On the fact that Apache Cassandra is top tier and solid, it is simply the remaining truly masterless distributed database that provides a linear path of scalability on the market that you can use, buy support for, and is actually actively and knowingly maintained not just by DataStax but by members of the community. One could make an argument for MongoDB but I’ll maybe elaborate on that in the future.

In addition to being a solid distributed database there are capabilities inherent in Apache Cassandra because of the data types and respective the CQL (Cassandra Query Language) that make it a great database to use too. DataStax Enterprise extends that to provide spatial (re: GIS/Geo Data/Queries), graph data, analytics engine, and more built on other components like SOLR and related technology. Overall a great database and great prospective combinations with the database.

Postgresql

Postgres is a relational database that has been around for a long time. It’s got some really awesome features like native JSON support, which I’m a big fan of. But I digress, there’s tons of other material that lays out thoroughly why to use Postgres which I very much agree with.

Just from the perspective of the extensive and rich data types Postgres is enough to be put on this list, but considering there are a lot of reasons around multi-tenancy, scalability, and related characteristics that are mostly unique to Postgres it’s held a solid position.

SQL Server

This one is on my list for a few reasons that have nothing to do with features or capabilities. This is the first database I was responsible for in its entirety. Administration, queries, query tuning, setup, and developer against with the application tier. I think of all my experience, this database I’ve spent the most time with, with Apache Cassandra being a close second, then Postgres and finally Riak.

Kind of a pattern there eh? Relational, distributed, relational, distributed!
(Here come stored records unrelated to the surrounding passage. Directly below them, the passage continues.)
**src/rtl/instr_sequencer_pkg.sv**
```systemverilog
// Shared definitions for the instruction sequencer and Control_Unit:
// default widths, opcode constants and the sequencer state encoding.
package instr_sequencer_pkg;

  localparam int INSTR_W_DEF = 16;
  localparam int PC_W_DEF    = 8;
  localparam int BOFF_W_DEF  = 6;
  localparam int OP_W        = 3;

  localparam logic [OP_W-1:0] OP_NOP  = 3'b000;
  localparam logic [OP_W-1:0] OP_HALT = 3'b111;

  typedef enum logic [1:0] {
    ST_HALT    = 2'b00,
    ST_FETCH   = 2'b01,
    ST_ISSUE   = 2'b10,
    ST_RESOLVE = 2'b11
  } seq_state_t;

endpackage

```
**src/rtl/instr_sequencer_next_pc_calc.sv**
```systemverilog
// Next-PC selection: jump target, taken branch (pc+1+signed offset) or pc+1.
// All arithmetic wraps modulo 2^PC_W.
module next_pc_calc #(
  parameter int PC_W   = 8,
  parameter int BOFF_W = 6
) (
  input  logic [PC_W-1:0] pc,
  input  logic [PC_W-1:0] instr_lo,
  input  logic            jump,
  input  logic            branch,
  input  logic            alu_zero,
  output logic [PC_W-1:0] next_pc
);

  logic [PC_W-1:0] pc_inc_s;
  logic [PC_W-1:0] boff_sext_s;

  // Priority select; jump overrides a simultaneous taken branch
  always_comb begin
    pc_inc_s    = pc + {{(PC_W-1){1'b0}}, 1'b1};
    boff_sext_s = {{(PC_W-BOFF_W){instr_lo[BOFF_W-1]}}, instr_lo[BOFF_W-1:0]};
    if (jump) begin
      next_pc = instr_lo;
    end else if (branch && alu_zero) begin
      next_pc = pc_inc_s + boff_sext_s;
    end else begin
      next_pc = pc_inc_s;
    end
  end

endmodule

```
**src/rtl/instr_sequencer.sv**
```systemverilog
// Multi-cycle instruction sequencer: fetches from imem, issues the opcode to
// Control_Unit over valid/ready and resolves the next PC from jump/branch/zero.
module instr_sequencer
  import instr_sequencer_pkg::*;
#(
  parameter int              INSTR_W = INSTR_W_DEF,
  parameter int              PC_W    = PC_W_DEF,
  parameter int              BOFF_W  = BOFF_W_DEF,
  parameter logic [OP_W-1:0] HALT_OP = OP_HALT
) (
  input  logic               clk,
  input  logic               rst_n,
  input  logic               run,
  output logic               imem_req,
  output logic [PC_W-1:0]    imem_addr,
  input  logic               imem_valid,
  input  logic [INSTR_W-1:0] imem_rdata,
  output logic [2:0]         control_opcode,
  output logic               op_valid,
  input  logic               op_ready,
  input  logic               jump,
  input  logic               branch,
  input  logic               alu_zero,
  output logic [PC_W-1:0]    pc,
  output logic               halted
);

  seq_state_t         state_r, state_next_s;
  logic [PC_W-1:0]    pc_r, pc_inc_s, next_pc_s;
  logic [INSTR_W-1:0] instr_r;
  logic [OP_W-1:0]    control_opcode_r, fetch_op_s;
  logic               imem_req_r, op_valid_r, halted_r;
  logic               fetch_done_s, fetch_halt_s;
  logic               unused_instr_bits_s;

  next_pc_calc #(
    .PC_W   (PC_W),
    .BOFF_W (BOFF_W)
  ) u_next_pc_calc (
    .pc       (pc_r),
    .instr_lo (instr_r[PC_W-1:0]),
    .jump     (jump),
    .branch   (branch),
    .alu_zero (alu_zero),
    .next_pc  (next_pc_s)
  );

  assign unused_instr_bits_s = ^instr_r[INSTR_W-OP_W-1:PC_W];

  // Opcode field of the word arriving from imem and the sequential pc+1
  always_comb begin
    fetch_op_s = imem_rdata[INSTR_W-1 -: OP_W];
    pc_inc_s   = pc_r + {{(PC_W-1){1'b0}}, 1'b1};
  end

  // Next-state logic; a fetched HALT_OP bypasses ISSUE/RESOLVE entirely
  always_comb begin
    state_next_s = state_r;
    fetch_done_s = 1'b0;
    fetch_halt_s = 1'b0;
    case (state_r)
      ST_HALT: begin
        if (run) state_next_s = ST_FETCH;
        else     state_next_s = ST_HALT;
      end
      ST_FETCH: begin
        if (imem_valid) begin
          fetch_done_s = 1'b1;
          if (fetch_op_s == HALT_OP) begin
            fetch_halt_s = 1'b1;
            state_next_s = ST_HALT;
          end else begin
            state_next_s = ST_ISSUE;
          end
        end else begin
          state_next_s = ST_FETCH;
        end
      end
      ST_ISSUE: begin
        if (op_ready) state_next_s = ST_RESOLVE;
        else          state_next_s = ST_ISSUE;
      end
      ST_RESOLVE: begin
        if (run) state_next_s = ST_FETCH;
        else     state_next_s = ST_HALT;
      end
      default: state_next_s = ST_HALT;
    endcase
  end

  // State, PC, instruction and registered outputs (decoded from the next state)
  always_ff @(posedge clk or negedge rst_n) begin
    if (!rst_n) begin
      state_r          <= ST_HALT;
      pc_r             <= {PC_W{1'b0}};
      instr_r          <= {INSTR_W{1'b0}};
      control_opcode_r <= OP_NOP;
      imem_req_r       <= 1'b0;
      op_valid_r       <= 1'b0;
      halted_r         <= 1'b1;
    end else begin
      state_r    <= state_next_s;
      imem_req_r <= (state_next_s == ST_FETCH);
      op_valid_r <= (state_next_s == ST_ISSUE);
      halted_r   <= (state_next_s == ST_HALT);
      if (fetch_done_s) begin
        instr_r          <= imem_rdata;
        control_opcode_r <= fetch_op_s;
      end
      if (fetch_halt_s) begin
        pc_r <= pc_inc_s;
      end else if (state_r == ST_RESOLVE) begin
        pc_r <= next_pc_s;
      end
    end
  end

  assign imem_req       = imem_req_r;
  assign imem_addr      = pc_r;
  assign control_opcode = control_opcode_r;
  assign op_valid       = op_valid_r;
  assign pc             = pc_r;
  assign halted         = halted_r;

endmodule

```
File: src/rtl/hbram_burst_arbiter.sv
// rtl/hbram_burst_arbiter.sv - arbitrates sensor write and HDMI read bursts onto one HBRAM controller
module hbram_burst_arbiter #(
    parameter int AW        = 32,
    parameter int BURST_LEN = 128
) (
    input  logic          clk,
    input  logic          rst_n,
    input  logic          cal_done,
    input  logic          wr_req,
    input  logic [AW-1:0] wr_addr,
    output logic          wr_gnt,
    output logic          wr_done,
    input  logic          rd_req,
    input  logic          rd_urgent,
    input  logic [AW-1:0] rd_addr,
    output logic          rd_gnt,
    output logic          rd_done,
    output logic          cmd_valid,
    input  logic          cmd_ready,
    output logic          cmd_write,
    output logic [AW-1:0] cmd_addr,
    output logic [7:0]    cmd_len,
    input  logic          beat_valid
);

    typedef enum logic [1:0] {
        S_IDLE,
        S_CMD,
        S_DATA,
        S_DONE
    } state_t;

    localparam logic [8:0] LAST_BEAT = 9'(BURST_LEN - 1);

    state_t        state_q, state_d;
    logic          dir_wr_q, dir_wr_d;
    logic          last_wr_q, last_wr_d;
    logic [AW-1:0] addr_q, addr_d;
    logic [8:0]    cnt_q, cnt_d;
    logic          pick_wr;

    always_ff @(posedge clk or negedge rst_n) begin
        if (!rst_n) begin
            state_q   <= S_IDLE;
            dir_wr_q  <= 1'b0;
            last_wr_q <= 1'b0;
            addr_q    <= '0;
            cnt_q     <= '0;
        end else begin
            state_q   <= state_d;
            dir_wr_q  <= dir_wr_d;
            last_wr_q <= last_wr_d;
            addr_q    <= addr_d;
            cnt_q     <= cnt_d;
        end
    end

    always_comb begin
        state_d   = state_q;
        dir_wr_d  = dir_wr_q;
        last_wr_d = last_wr_q;
        addr_d    = addr_q;
        cnt_d     = cnt_q;
        pick_wr   = 1'b0;
        case (state_q)
            S_IDLE: begin
                if (cal_done && (wr_req || rd_req)) begin
                    // Urgent read beats everything; ties alternate against the last burst.
                    if (rd_req && rd_urgent) begin
                        pick_wr = 1'b0;
                    end else if (wr_req && rd_req) begin
                        pick_wr = !last_wr_q;
                    end else begin
                        pick_wr = wr_req;
                    end
                    dir_wr_d = pick_wr;
                    addr_d   = pick_wr ? wr_addr : rd_addr;
                    state_d  = S_CMD;
                end
            end
            S_CMD: begin
                if (cmd_ready) begin
                    state_d = S_DATA;
                end
            end
            S_DATA: begin
                if (beat_valid) begin
                    if (cnt_q == LAST_BEAT) begin
                        state_d = S_DONE;
                    end else begin
                        cnt_d = cnt_q + 9'd1;
                    end
                end
            end
            S_DONE: begin
                last_wr_d = dir_wr_q;
                cnt_d     = '0;
                state_d   = S_IDLE;
            end
            default: begin
                state_d = S_IDLE;
            end
        endcase
    end

    logic busy;
    assign busy      = (state_q == S_CMD) || (state_q == S_DATA);
    assign wr_gnt    = busy && dir_wr_q;
    assign rd_gnt    = busy && !dir_wr_q;
    assign wr_done   = (state_q == S_DONE) && dir_wr_q;
    assign rd_done   = (state_q == S_DONE) && !dir_wr_q;
    assign cmd_valid = (state_q == S_CMD);
    assign cmd_write = dir_wr_q;
    assign cmd_addr  = addr_q;
    assign cmd_len   = 8'(BURST_LEN - 1);

endmodule
File: config.mk
export PLATFORM = sky130hd
export DESIGN_NAME = hbram_burst_arbiter
export DESIGN_NICKNAME = d
export VERILOG_FILES = /design/src/rtl/hbram_burst_arbiter.sv
export SDC_FILE = /design/constraint.sdc
export NUM_CORES = 1
export LEC_CHECK = 0
export ABC_AREA = 1
export BUFFER_PORTS_ARGS = -buffer_cell sky130_fd_sc_hd__buf_2
export CORE_ASPECT_RATIO = 0.8
export CORE_MARGIN = 3
export CORE_UTILIZATION = 45
export DETAILED_ROUTE_END_ITERATION = 10
export PLACE_DENSITY = 0.78
export SYNTH_ARGS = -nofsm -noshare
export SYNTH_HDL_FRONTEND = slang
export SYNTH_SLANG_ARGS = --single-unit
File: constraint.sdc
create_clock -name clk -period 1.8 [get_ports clk]
set_clock_uncertainty 0.1 [all_clocks]
set_input_delay 0.27 -clock clk [delete_from_list [all_inputs] [get_ports clk]]
set_output_delay 0.27 -clock clk [all_outputs]
set_load 0.05 [all_outputs]
==> impl_metrics.csv, run 1 <==
group,metric,value,unit
yosys,synth.avg_cell_area,7.90,µm²
sta,tightest_slew,612,ps
power_and_ir_drop,leakage,1.66,nW
critical_path,crit_type,"reg -> out",
layout,final_cells,502,
sta,rsz0062_at_grt,"true",
layout,drive_gt1_frac,0.335,
yosys,syn_area,2520,µm²
sta,period_share,0.976,
die,num_rows,23,
placed_design,place_congestion,0.855,
placed_design,dp_hpwl,4990,µm
critical_path,timing.critical_path.buf_inv,2,
sta,finalHoldViolCount,0,
route,first_pass_iters,4,
yosys,synth.yosys.seq_area_share,0.447,
die,die_x,89.6,µm
sta,slew_violations,0,
clocking,cts_root_buffer,"clkbuf_8",
sta,setup-violations-final,0,
critical_path,start_kind,"flop",
route,wire_per_inst,13.1,µm
route,drt_iter0_markers,134,
yosys,yosys-top-cells-area,"dfrtp_1, nand2_1, nand3_1",
layout,fin_area,3290,µm²
layout,utilization,0.631,
die,die_area,6540,µm²
critical_path,cp_data_arrival_time,1390,ps
critical_path,cp.required,1430,ps
yosys,syn_inst,319,
power_and_ir_drop,finalPower,6.09,mW
outcome,status,"completed",
critical_path,crit_path_max_incr_delay,430,ps
sta,max_freq,0.569,GHz
clocking,cts_sinks,45,
power_and_ir_drop,p_per_area,1850,nW/µm²
route,viasPerCell,5.00,
global_routing,grt_pass1_vias,2485,
route,vias,2512,
global_routing,grt_remaining_overflow,0,
yosys,synth_warnings,0,
route,route.detailed.drc,0,
global_routing,antenna_found_initial,0,
clocking,insertion_delay,290,ps
placed_design,placed_area,3120,µm²
critical_path,crit_chain,"ha_2, inv_2, nor2_1, buf_4",
layout,finish.net_count,504,
sta,layout_min_cycle_time,1760,ps
critical_path,end_kind,"primary output",
yosys,ys_seq_elements,45,
clocking,cts_tree,"yes",
route,antenna_left,0,
yosys,yosysUniqueCellTypes,22,
critical_path,crit_slowest_cell,"dfrtp_1",
placed_design,dp.cells,492,
die,die_h,72.9,µm
placed_design,dp_slack,198,ps
critical_path,cp_top_family,"flip-flops",
global_routing,grt_first_pass_wirelength,10700,µm
clocking,clk_pin_slew,80,ps
layout,syn_to_final_growth,30.5,%
placed_design,port_buffers,109,
critical_path,cp_max_fo,9,
die,initial_core_util,0.484,
global_routing,track_usage,0.207,
die,core_area,5210,µm²
sta,setup_tns,0,ps
sta,relSlewSlack,0.590,
global_routing,grt_max_degree,36,
sta,setup_ws,42.4,ps
die,io_pins,118,
clocking,cts_buffer_depth,2,
power_and_ir_drop,vdd_drop_max,0.00107,V
layout,n_fill_cell,481,
layout,diodes,0,
clocking,cts_made_buffers,5,
yosys,yosys.area.top_type,"dfrtp_1",
min_path,hold_path.class,"in -> reg",
flow_run,cap_violations,0,
sta,hold_ws,133,ps
route,wl,6600,µm
clocking,htree_levels,2,
yosys,synth.top_cell.area_share,0.447,
[flip-flops by register name, indices dropped and copies added, names as in the netlist]
| signal | flops |
|---|---|
| state_q | 2 |
| last_wr_q | 1 |
| cmd_addr | 32 |
| cmd_write | 1 |
| cnt_q | 9 |
[per-layer routing]
layer  vias to the layer above  wire, µm  track usage
met5                         -         0            0
met4                         0        81       0.0628
met3                         8       467       0.0609
met2                        87      3300        0.351
met1                      1162      2750        0.255
li1                       1255         -            -
[worst paths after layout]
path / start / endpoint / slack [ps] / cells after the start
setup reg to reg: state_q[0] / state_q[0] / 190 / 8
hold / removal: rd_addr[21] / cmd_addr[21] / 130 / 3
hold reg to reg: cmd_addr[31] / cmd_addr[31] / 390 / 1
setup / recovery: state_q[1] / rd_done / 40 / 4
max in group asynchronous: rst_n / cmd_addr[1] / 780 / 3
min in group asynchronous: rst_n / cnt_q[1] / 340 / 2
[report_power, final]
group / switching (mW) / internal, mW / total, mW
logic: 2.57 / 0.988 / 3.56
registers: 0.290 / 1.45 / 1.74
clock network: 0.339 / 0.453 / 0.791
total: 3.20 / 2.89 / 6.09
[placed cells by master (no fill, tap or decap), types with 2 or more instances in the layout]
master    synthesis  final
a21oi_1          19     19
buf_12            0      2
buf_2            11    105
buf_4            10      7
buf_6             0      2
clkbuf_8          0      6
conb_1            2      8
dfrtp_1          45     45
ha_1              6      4
inv_1            16     14
inv_2             2      4
nand2_1          81     81
nand2_2           4      4
nand3_1          39     39
nand3_2           2      2
nand4_1           3      3
nor2_1           16     15
nor2_4            2      2
o21a_1           18     18
o21ai_0           3      3
o21ai_1          33     33
o21ai_2           2      2
[final cells by class]
class | instances | area, µm² | share of cell area
Clock buffer | 7 | 86.3 | 0.0263
Clock inverter | 1 | 30.0 | 0.00914
Inverter | 18 | 67.6 | 0.0206
Multi-Input combinational cell | 238 | 1220 | 0.372
Sequential cell | 45 | 1130 | 0.343
Tap cell | 75 | 93.8 | 0.0286
Timing Repair Buffer | 118 | 658 | 0.200
[timing repair]
item                       CTS  global route
cloned                       0             0
resized for setup            8             3
setup endpoints to repair    4             4
hold endpoints to repair    16             0
hold buffers                 1             0
pin swaps                    0             0
buffers inserted             1             0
The other thing about SQL Server however is the integrations, tooling, and related development ecosystem around SQL Server is above and beyond most options out there. Maybe, with a big maybe, Oracle’s ecosystem might be comparable but the pricing is insanely different. In that SQL Server basically can carry the whole workload, reporting, ETL, and other feature capabilities that the Oracle ecosystem has traditionally done. Combine SQL Server with SSIS (SQL Server Integration Services), SSRS (SQL Server Reporting Services), and other online systems like Azure’s SQL Database and the support, tooling, and ecosystem is just massive. Even though I’ve had my ins and outs with Microsoft over the years, I’ve always found myself enjoying working on SQL Server and it’s respective tooling options and such. It’s a feature rich, complete, solidly, and generally well performing relational database, full stop.

Elasticsearch

Ok, this is kind of a distributed database of sorts but focused more exclusively (not totally since it’s kind of expanded its roles) search engine. Overall I’ve had good experiences with Elasticsearch and it’s respective ELK (or Elastic ecosystem) of tooling and such, with some frustrating flakiness here and there over the years. Most of my experience has come from an operational point of view with Elasticsearch. I’ve however done a fair bit of work over the years in supporting teams that are doing actual software development against the system. I probably won’t write a huge amount about Elasticsearch in the coming months, but I’ll definitely bring it up at certain times.

Redis / SQLite / DynamoDB

These I’ll be covering in the coming months. For Redis and DynamoDB I have wanted to dig in for some comparison analysis from the perspective of implementing data tiers against these databases, where they are a good option, and determining where they’re just an outright bad option.

For SQLite I’ve used it on and off for many years, but have wanted to sit down and just learn it and try out some of its features a bit more.